オリックス・仰木彬監督から打撃コーチの依頼
2度目は2005年、近鉄と合併したオリックスの監督に就任した仰木彬から長打力のある打者を育ててほしいという要望で打撃コーチの依頼があったという。断った理由は〈僕が個人に教えるのは難しいんちゃうかと。僕ひとりであればいくらでも努力できますけど、それを押し付けると選手がギブアップしてしまうでしょう。だから指導者には向いてないんでしょうね〉(『確執と信念 スジを通した男たち』)と話している。
「門田さんが指導者への意欲を見せていた時期もありますし、この発言がどこまで本音かはわかりません。70歳を超えて現実的に指導者への道がなくなったことで、『向いていない』と自分を納得させるように言ったのかもしれません。2005年末に脳梗塞を患っていますし、オリックスからオファーがあった時も体調が良くなかったのでしょう。
仰木さんは肺がんを抱えたまま監督に就任し、2005年12月に亡くなりましたが、門田さんを指導者として球界に復帰させるべきだと考えていたのかもしれない。仰木さんは個性派集団の近鉄をまとめてきた。それに、野茂英雄やイチローという特徴のある選手の個性を尊重して、大成させた人だった。門田さんともうまくやれたでしょう」
2006年1月に門田は野球殿堂入り。久々に公の前に姿を現したが、会見には右足をひきずりながら登場していた。当時57歳だったが、指導者としての体力は既になかった。
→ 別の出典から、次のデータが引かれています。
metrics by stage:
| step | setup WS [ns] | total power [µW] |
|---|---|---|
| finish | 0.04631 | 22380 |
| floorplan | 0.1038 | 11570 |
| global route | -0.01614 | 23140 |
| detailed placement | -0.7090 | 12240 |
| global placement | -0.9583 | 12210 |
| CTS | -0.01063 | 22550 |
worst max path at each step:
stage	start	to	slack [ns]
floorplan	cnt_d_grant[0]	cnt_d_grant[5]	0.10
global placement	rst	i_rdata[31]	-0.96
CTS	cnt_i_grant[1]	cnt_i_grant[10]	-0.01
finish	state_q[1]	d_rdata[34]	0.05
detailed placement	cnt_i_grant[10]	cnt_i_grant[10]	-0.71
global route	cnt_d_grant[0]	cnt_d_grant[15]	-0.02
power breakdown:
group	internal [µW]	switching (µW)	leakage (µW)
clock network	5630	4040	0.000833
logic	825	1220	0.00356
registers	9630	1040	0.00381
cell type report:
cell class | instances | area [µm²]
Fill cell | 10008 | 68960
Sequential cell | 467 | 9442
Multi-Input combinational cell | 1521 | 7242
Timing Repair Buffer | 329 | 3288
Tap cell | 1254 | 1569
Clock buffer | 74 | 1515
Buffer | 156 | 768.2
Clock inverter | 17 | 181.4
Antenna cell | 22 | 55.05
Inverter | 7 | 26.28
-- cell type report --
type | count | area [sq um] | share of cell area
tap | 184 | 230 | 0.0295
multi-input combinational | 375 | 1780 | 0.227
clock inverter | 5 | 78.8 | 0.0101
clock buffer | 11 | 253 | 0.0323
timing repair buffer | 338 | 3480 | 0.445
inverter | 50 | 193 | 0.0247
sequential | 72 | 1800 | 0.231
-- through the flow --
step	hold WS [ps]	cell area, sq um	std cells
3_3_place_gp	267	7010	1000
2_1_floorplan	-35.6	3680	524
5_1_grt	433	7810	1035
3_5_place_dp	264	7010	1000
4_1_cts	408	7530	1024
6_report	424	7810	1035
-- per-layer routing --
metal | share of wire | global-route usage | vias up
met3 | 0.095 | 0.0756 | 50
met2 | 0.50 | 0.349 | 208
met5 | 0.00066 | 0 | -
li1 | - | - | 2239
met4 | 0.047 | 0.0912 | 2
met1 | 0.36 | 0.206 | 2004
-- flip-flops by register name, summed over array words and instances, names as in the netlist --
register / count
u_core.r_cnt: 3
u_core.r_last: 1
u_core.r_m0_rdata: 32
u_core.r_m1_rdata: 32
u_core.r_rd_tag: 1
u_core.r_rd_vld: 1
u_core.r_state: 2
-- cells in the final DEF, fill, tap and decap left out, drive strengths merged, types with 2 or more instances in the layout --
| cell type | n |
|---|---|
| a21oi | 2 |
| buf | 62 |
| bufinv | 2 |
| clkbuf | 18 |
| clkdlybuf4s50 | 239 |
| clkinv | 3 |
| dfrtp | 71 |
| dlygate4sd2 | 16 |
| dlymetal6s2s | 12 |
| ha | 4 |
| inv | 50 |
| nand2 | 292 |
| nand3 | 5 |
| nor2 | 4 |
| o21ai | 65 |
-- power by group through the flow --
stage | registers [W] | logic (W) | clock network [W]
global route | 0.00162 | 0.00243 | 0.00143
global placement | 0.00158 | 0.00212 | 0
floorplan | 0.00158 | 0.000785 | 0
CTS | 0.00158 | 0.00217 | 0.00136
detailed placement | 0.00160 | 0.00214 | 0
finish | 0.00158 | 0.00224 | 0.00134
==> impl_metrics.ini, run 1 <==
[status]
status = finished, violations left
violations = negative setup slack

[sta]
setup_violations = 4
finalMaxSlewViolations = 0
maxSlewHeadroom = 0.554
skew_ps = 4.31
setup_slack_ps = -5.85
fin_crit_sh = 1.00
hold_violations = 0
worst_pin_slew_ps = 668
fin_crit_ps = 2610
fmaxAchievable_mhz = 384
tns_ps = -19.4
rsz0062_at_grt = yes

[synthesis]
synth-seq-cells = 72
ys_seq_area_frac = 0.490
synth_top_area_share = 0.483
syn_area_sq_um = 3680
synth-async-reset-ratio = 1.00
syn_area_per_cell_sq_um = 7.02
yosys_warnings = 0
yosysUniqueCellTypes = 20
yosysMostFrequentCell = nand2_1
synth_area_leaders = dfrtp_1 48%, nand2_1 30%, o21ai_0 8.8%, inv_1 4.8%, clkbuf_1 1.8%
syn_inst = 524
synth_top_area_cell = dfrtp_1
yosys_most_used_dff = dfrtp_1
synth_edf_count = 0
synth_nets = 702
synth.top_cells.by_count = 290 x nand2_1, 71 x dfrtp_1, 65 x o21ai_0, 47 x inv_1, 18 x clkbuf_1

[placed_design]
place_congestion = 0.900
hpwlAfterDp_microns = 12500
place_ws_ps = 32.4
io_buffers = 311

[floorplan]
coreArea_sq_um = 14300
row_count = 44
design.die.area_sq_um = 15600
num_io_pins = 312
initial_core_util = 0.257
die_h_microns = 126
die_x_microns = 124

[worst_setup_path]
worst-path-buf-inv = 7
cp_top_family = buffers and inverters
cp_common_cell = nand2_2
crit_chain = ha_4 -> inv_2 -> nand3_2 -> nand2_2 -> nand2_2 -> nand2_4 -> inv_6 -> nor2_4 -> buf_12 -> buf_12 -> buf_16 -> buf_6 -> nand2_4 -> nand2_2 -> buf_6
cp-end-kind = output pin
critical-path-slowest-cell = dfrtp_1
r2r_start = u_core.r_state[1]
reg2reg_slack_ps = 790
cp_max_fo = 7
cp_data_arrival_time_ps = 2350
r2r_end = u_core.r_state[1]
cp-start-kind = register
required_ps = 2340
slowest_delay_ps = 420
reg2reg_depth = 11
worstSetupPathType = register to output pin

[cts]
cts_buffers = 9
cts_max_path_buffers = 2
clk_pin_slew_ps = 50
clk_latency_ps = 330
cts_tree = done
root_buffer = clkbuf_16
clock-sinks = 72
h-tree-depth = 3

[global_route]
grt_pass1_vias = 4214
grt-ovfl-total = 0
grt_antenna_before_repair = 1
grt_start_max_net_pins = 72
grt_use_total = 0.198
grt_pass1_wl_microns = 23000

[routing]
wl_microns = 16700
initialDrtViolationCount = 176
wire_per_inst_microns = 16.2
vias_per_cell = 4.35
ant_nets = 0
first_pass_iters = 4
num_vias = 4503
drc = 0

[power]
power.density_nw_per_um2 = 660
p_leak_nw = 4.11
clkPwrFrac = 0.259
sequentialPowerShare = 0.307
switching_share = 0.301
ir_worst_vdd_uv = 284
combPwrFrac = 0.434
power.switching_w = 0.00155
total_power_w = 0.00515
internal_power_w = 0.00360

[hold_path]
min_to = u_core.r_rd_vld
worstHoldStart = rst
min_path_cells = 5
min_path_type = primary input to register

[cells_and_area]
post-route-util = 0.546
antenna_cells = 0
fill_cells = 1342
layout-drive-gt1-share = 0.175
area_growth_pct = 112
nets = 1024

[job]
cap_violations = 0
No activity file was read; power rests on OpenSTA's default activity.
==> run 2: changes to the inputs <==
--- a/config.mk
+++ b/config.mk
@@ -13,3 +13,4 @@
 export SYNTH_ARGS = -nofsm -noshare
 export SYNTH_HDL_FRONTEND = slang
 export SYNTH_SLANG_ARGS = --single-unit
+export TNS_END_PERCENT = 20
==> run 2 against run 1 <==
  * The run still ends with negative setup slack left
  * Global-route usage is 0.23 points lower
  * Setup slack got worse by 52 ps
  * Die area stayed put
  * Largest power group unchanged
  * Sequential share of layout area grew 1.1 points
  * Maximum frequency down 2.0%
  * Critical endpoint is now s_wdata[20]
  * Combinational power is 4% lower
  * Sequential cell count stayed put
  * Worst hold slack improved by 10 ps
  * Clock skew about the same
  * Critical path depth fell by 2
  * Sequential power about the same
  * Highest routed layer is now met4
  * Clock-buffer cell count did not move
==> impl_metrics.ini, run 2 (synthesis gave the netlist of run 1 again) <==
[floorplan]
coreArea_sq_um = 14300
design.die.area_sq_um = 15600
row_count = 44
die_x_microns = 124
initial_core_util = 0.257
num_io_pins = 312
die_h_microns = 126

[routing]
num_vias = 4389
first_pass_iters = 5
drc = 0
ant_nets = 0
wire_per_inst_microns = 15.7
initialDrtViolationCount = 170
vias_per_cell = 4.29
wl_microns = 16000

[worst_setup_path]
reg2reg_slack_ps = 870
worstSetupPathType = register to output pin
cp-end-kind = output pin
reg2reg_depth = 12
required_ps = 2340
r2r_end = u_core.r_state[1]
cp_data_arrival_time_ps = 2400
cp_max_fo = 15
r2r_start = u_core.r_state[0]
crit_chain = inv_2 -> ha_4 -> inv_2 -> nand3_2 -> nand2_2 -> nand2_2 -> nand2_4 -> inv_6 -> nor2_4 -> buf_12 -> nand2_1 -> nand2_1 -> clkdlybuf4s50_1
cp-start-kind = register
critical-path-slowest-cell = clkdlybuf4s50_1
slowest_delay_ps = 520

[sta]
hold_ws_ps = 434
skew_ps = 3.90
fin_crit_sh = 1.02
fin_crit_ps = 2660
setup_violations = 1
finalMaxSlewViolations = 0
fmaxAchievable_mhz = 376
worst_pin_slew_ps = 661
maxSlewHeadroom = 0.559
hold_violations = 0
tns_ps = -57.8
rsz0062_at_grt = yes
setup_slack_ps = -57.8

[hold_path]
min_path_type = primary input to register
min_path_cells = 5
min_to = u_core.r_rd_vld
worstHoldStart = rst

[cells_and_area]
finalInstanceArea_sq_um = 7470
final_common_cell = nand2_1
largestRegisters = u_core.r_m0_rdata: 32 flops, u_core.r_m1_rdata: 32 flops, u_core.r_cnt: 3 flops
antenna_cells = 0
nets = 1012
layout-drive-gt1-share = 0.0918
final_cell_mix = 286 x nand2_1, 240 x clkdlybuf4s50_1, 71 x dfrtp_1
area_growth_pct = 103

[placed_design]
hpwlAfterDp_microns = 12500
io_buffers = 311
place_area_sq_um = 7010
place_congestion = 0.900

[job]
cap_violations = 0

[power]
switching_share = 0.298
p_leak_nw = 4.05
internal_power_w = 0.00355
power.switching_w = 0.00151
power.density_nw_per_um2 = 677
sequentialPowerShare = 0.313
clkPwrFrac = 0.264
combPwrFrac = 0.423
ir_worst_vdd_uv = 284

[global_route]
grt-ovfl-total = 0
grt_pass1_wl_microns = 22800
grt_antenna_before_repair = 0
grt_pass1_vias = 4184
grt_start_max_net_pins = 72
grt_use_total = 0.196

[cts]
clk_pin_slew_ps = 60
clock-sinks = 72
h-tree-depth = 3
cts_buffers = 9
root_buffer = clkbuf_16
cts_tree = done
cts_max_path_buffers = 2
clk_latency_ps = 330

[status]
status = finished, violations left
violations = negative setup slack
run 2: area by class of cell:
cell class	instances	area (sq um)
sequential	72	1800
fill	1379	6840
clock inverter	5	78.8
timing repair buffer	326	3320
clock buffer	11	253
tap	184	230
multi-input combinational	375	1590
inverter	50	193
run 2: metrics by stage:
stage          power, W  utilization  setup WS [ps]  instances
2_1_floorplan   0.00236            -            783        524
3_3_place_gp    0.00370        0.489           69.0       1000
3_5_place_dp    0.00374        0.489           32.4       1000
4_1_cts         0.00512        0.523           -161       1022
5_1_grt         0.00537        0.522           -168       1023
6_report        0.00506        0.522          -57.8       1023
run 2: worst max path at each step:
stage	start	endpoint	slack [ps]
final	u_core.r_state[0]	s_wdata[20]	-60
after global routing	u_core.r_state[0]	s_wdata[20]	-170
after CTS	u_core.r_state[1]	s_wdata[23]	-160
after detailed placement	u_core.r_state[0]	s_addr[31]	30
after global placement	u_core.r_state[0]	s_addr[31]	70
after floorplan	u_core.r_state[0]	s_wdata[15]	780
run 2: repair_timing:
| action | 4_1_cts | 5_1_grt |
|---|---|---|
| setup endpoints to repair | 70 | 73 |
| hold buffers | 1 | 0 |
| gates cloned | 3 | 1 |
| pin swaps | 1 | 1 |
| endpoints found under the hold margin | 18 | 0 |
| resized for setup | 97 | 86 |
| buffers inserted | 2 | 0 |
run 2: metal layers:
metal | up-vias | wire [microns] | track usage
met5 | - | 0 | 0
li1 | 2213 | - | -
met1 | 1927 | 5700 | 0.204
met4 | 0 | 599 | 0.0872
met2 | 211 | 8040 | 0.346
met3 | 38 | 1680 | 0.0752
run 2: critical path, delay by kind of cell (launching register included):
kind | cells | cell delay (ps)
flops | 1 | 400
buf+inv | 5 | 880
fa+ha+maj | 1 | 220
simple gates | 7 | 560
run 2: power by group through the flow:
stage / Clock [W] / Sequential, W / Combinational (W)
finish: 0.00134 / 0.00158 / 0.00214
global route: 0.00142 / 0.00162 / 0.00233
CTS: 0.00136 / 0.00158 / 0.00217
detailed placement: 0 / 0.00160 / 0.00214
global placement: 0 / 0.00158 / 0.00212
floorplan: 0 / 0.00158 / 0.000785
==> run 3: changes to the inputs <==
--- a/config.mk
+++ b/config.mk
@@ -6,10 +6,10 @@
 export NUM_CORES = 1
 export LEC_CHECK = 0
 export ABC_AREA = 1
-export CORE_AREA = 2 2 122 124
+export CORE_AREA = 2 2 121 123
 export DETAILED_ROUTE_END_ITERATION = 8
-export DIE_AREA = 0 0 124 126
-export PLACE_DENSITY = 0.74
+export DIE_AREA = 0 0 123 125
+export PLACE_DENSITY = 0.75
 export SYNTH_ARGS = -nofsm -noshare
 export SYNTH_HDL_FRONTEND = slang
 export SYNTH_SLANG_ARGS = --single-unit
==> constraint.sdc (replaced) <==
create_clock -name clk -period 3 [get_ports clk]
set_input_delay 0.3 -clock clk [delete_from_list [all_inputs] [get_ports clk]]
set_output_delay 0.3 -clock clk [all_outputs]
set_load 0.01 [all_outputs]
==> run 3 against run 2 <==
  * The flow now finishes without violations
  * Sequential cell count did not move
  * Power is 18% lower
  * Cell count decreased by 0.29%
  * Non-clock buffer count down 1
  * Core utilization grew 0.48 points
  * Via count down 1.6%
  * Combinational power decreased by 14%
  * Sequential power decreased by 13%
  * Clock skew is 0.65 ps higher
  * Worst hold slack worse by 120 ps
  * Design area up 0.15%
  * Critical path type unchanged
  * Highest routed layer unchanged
「もしオリックスのコーチに就任していたら、2006年に“門田監督”が誕生したかもしれません。清原和博、中村紀洋を補強した年ですから、門田監督の元で2人がプレーしていたらと考えるとワクワクしますね。もちろん衝突した可能性もありますが、3人とも我が道を行くタイプのホームランバッターで、ケガと戦ってきた選手ということもあり、どこか精神的に繋がる面もあったのでは。門田さんは野村さんのもとで配球などのキャッチャー心理も教わっていたし、清原さんにそのような指導をしていれば、どうなったか……。一度、門田監督を見てみたかったですね」
現役時代から独自の哲学を確立し、不惑の40歳で2冠王を獲得して44歳まで現役を続けた門田。もしプロ野球の指導者になっていて、その卓越した打撃理論を継承する選手がいたらどうなっていたか──。“門田監督”が幻に終わったことを、残念に思うファンは少なくないだろう。